● **Extracted entries**
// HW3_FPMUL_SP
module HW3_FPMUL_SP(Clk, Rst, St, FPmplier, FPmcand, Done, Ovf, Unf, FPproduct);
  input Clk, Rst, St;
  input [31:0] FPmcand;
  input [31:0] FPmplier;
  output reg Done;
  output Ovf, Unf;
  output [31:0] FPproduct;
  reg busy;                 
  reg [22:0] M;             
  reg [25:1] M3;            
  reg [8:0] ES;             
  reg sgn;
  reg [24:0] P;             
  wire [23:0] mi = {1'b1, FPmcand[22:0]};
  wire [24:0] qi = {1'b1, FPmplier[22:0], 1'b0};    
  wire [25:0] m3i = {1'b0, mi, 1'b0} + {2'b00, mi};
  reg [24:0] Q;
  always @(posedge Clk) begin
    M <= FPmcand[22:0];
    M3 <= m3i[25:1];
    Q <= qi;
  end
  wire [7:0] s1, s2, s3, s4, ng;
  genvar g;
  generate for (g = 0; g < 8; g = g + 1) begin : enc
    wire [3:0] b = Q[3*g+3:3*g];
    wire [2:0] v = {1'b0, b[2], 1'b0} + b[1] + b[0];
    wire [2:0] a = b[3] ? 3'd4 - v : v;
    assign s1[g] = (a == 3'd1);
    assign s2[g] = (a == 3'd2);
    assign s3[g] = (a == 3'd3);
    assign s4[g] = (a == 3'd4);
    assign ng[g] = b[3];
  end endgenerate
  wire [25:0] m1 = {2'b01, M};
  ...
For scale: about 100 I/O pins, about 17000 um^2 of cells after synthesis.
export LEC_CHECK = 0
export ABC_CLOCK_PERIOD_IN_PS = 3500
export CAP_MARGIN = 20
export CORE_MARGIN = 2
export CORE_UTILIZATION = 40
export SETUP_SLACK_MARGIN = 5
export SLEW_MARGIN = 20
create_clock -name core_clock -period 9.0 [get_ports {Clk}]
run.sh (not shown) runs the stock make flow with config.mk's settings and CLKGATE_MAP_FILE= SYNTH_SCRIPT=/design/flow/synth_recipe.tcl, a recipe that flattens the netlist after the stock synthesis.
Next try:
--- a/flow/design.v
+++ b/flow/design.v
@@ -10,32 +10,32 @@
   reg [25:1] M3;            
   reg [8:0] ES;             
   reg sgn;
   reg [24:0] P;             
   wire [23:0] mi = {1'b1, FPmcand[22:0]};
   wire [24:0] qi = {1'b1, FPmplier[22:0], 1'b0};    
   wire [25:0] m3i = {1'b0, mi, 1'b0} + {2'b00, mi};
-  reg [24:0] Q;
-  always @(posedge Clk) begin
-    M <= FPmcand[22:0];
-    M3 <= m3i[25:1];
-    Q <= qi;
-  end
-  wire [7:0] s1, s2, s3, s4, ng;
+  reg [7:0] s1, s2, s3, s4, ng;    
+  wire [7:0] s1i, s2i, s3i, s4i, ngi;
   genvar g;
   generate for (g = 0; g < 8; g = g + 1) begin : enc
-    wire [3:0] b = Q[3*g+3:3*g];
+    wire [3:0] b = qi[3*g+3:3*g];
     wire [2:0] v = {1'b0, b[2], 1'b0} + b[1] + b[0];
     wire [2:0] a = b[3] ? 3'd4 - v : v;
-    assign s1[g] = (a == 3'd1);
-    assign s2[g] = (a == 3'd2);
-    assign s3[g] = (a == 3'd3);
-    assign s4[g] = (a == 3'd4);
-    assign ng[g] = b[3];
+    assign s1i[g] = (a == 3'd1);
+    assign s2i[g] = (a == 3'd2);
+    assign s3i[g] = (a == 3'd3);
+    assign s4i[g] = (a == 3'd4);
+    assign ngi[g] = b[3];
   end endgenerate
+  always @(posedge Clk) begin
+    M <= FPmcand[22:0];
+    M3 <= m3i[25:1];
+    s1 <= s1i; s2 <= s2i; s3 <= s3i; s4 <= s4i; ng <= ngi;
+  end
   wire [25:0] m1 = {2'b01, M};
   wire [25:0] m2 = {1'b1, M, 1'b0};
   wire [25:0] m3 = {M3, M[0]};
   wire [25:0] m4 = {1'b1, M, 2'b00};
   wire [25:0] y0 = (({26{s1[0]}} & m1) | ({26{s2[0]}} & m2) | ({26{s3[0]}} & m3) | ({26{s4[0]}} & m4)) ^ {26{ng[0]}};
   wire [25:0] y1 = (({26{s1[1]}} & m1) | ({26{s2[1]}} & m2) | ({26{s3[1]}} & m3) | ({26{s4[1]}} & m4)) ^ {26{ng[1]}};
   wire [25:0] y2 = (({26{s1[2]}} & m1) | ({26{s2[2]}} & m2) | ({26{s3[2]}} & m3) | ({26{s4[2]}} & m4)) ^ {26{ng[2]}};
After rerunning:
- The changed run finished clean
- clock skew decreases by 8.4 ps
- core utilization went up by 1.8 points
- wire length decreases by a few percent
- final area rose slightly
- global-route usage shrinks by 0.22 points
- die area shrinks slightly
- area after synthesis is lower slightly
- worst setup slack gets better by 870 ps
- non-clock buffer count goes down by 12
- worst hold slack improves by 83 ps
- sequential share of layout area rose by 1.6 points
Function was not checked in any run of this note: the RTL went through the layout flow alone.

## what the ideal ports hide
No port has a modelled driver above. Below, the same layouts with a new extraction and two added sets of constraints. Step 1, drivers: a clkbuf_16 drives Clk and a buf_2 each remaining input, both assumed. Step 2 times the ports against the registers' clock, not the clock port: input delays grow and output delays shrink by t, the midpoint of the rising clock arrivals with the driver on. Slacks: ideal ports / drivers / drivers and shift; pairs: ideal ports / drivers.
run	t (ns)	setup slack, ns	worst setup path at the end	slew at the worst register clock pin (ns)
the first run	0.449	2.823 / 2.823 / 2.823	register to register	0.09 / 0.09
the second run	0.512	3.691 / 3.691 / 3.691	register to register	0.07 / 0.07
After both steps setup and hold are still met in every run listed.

● **Problem description**
Give back all the records above exactly as they were written.

● **Answer**
// HW3_FPMUL_SP
module HW3_FPMUL_SP(Clk, Rst, St, FPmplier, FPmcand, Done, Ovf, Unf, FPproduct);
  input Clk, Rst, St;
  input [31:0] FPmcand;
  input [31:0] FPmplier;
  output reg Done;
  output Ovf, Unf;
  output [31:0] FPproduct;
  reg busy;                 
  reg [22:0] M;             
  reg [25:1] M3;            
  reg [8:0] ES;             
  reg sgn;
  reg [24:0] P;             
  wire [23:0] mi = {1'b1, FPmcand[22:0]};
  wire [24:0] qi = {1'b1, FPmplier[22:0], 1'b0};    
  wire [25:0] m3i = {1'b0, mi, 1'b0} + {2'b00, mi};
  reg [24:0] Q;
  always @(posedge Clk) begin
    M <= FPmcand[22:0];
    M3 <= m3i[25:1];
    Q <= qi;
  end
  wire [7:0] s1, s2, s3, s4, ng;
  genvar g;
  generate for (g = 0; g < 8; g = g + 1) begin : enc
    wire [3:0] b = Q[3*g+3:3*g];
    wire [2:0] v = {1'b0, b[2], 1'b0} + b[1] + b[0];
    wire [2:0] a = b[3] ? 3'd4 - v : v;
    assign s1[g] = (a == 3'd1);
    assign s2[g] = (a == 3'd2);
    assign s3[g] = (a == 3'd3);
    assign s4[g] = (a == 3'd4);
    assign ng[g] = b[3];
  end endgenerate
  wire [25:0] m1 = {2'b01, M};
  ...
For scale: about 100 I/O pins, about 17000 um^2 of cells after synthesis.
export LEC_CHECK = 0
export ABC_CLOCK_PERIOD_IN_PS = 3500
export CAP_MARGIN = 20
export CORE_MARGIN = 2
export CORE_UTILIZATION = 40
export SETUP_SLACK_MARGIN = 5
export SLEW_MARGIN = 20
create_clock -name core_clock -period 9.0 [get_ports {Clk}]
run.sh (not shown) runs the stock make flow with config.mk's settings and CLKGATE_MAP_FILE= SYNTH_SCRIPT=/design/flow/synth_recipe.tcl, a recipe that flattens the netlist after the stock synthesis.
Next try:
--- a/flow/design.v
+++ b/flow/design.v
@@ -10,32 +10,32 @@
   reg [25:1] M3;            
   reg [8:0] ES;             
   reg sgn;
   reg [24:0] P;             
   wire [23:0] mi = {1'b1, FPmcand[22:0]};
   wire [24:0] qi = {1'b1, FPmplier[22:0], 1'b0};    
   wire [25:0] m3i = {1'b0, mi, 1'b0} + {2'b00, mi};
-  reg [24:0] Q;
-  always @(posedge Clk) begin
-    M <= FPmcand[22:0];
-    M3 <= m3i[25:1];
-    Q <= qi;
-  end
-  wire [7:0] s1, s2, s3, s4, ng;
+  reg [7:0] s1, s2, s3, s4, ng;    
+  wire [7:0] s1i, s2i, s3i, s4i, ngi;
   genvar g;
   generate for (g = 0; g < 8; g = g + 1) begin : enc
-    wire [3:0] b = Q[3*g+3:3*g];
+    wire [3:0] b = qi[3*g+3:3*g];
     wire [2:0] v = {1'b0, b[2], 1'b0} + b[1] + b[0];
     wire [2:0] a = b[3] ? 3'd4 - v : v;
-    assign s1[g] = (a == 3'd1);
-    assign s2[g] = (a == 3'd2);
-    assign s3[g] = (a == 3'd3);
-    assign s4[g] = (a == 3'd4);
-    assign ng[g] = b[3];
+    assign s1i[g] = (a == 3'd1);
+    assign s2i[g] = (a == 3'd2);
+    assign s3i[g] = (a == 3'd3);
+    assign s4i[g] = (a == 3'd4);
+    assign ngi[g] = b[3];
   end endgenerate
+  always @(posedge Clk) begin
+    M <= FPmcand[22:0];
+    M3 <= m3i[25:1];
+    s1 <= s1i; s2 <= s2i; s3 <= s3i; s4 <= s4i; ng <= ngi;
+  end
   wire [25:0] m1 = {2'b01, M};
   wire [25:0] m2 = {1'b1, M, 1'b0};
   wire [25:0] m3 = {M3, M[0]};
   wire [25:0] m4 = {1'b1, M, 2'b00};
   wire [25:0] y0 = (({26{s1[0]}} & m1) | ({26{s2[0]}} & m2) | ({26{s3[0]}} & m3) | ({26{s4[0]}} & m4)) ^ {26{ng[0]}};
   wire [25:0] y1 = (({26{s1[1]}} & m1) | ({26{s2[1]}} & m2) | ({26{s3[1]}} & m3) | ({26{s4[1]}} & m4)) ^ {26{ng[1]}};
   wire [25:0] y2 = (({26{s1[2]}} & m1) | ({26{s2[2]}} & m2) | ({26{s3[2]}} & m3) | ({26{s4[2]}} & m4)) ^ {26{ng[2]}};
After rerunning:
- The changed run finished clean
- clock skew decreases by 8.4 ps
- core utilization went up by 1.8 points
- wire length decreases by a few percent
- final area rose slightly
- global-route usage shrinks by 0.22 points
- die area shrinks slightly
- area after synthesis is lower slightly
- worst setup slack gets better by 870 ps
- non-clock buffer count goes down by 12
- worst hold slack improves by 83 ps
- sequential share of layout area rose by 1.6 points
Function was not checked in any run of this note: the RTL went through the layout flow alone.

## what the ideal ports hide
No port has a modelled driver above. Below, the same layouts with a new extraction and two added sets of constraints. Step 1, drivers: a clkbuf_16 drives Clk and a buf_2 each remaining input, both assumed. Step 2 times the ports against the registers' clock, not the clock port: input delays grow and output delays shrink by t, the midpoint of the rising clock arrivals with the driver on. Slacks: ideal ports / drivers / drivers and shift; pairs: ideal ports / drivers.
run	t (ns)	setup slack, ns	worst setup path at the end	slew at the worst register clock pin (ns)
the first run	0.449	2.823 / 2.823 / 2.823	register to register	0.09 / 0.09
the second run	0.512	3.691 / 3.691 / 3.691	register to register	0.07 / 0.07
After both steps setup and hold are still met in every run listed.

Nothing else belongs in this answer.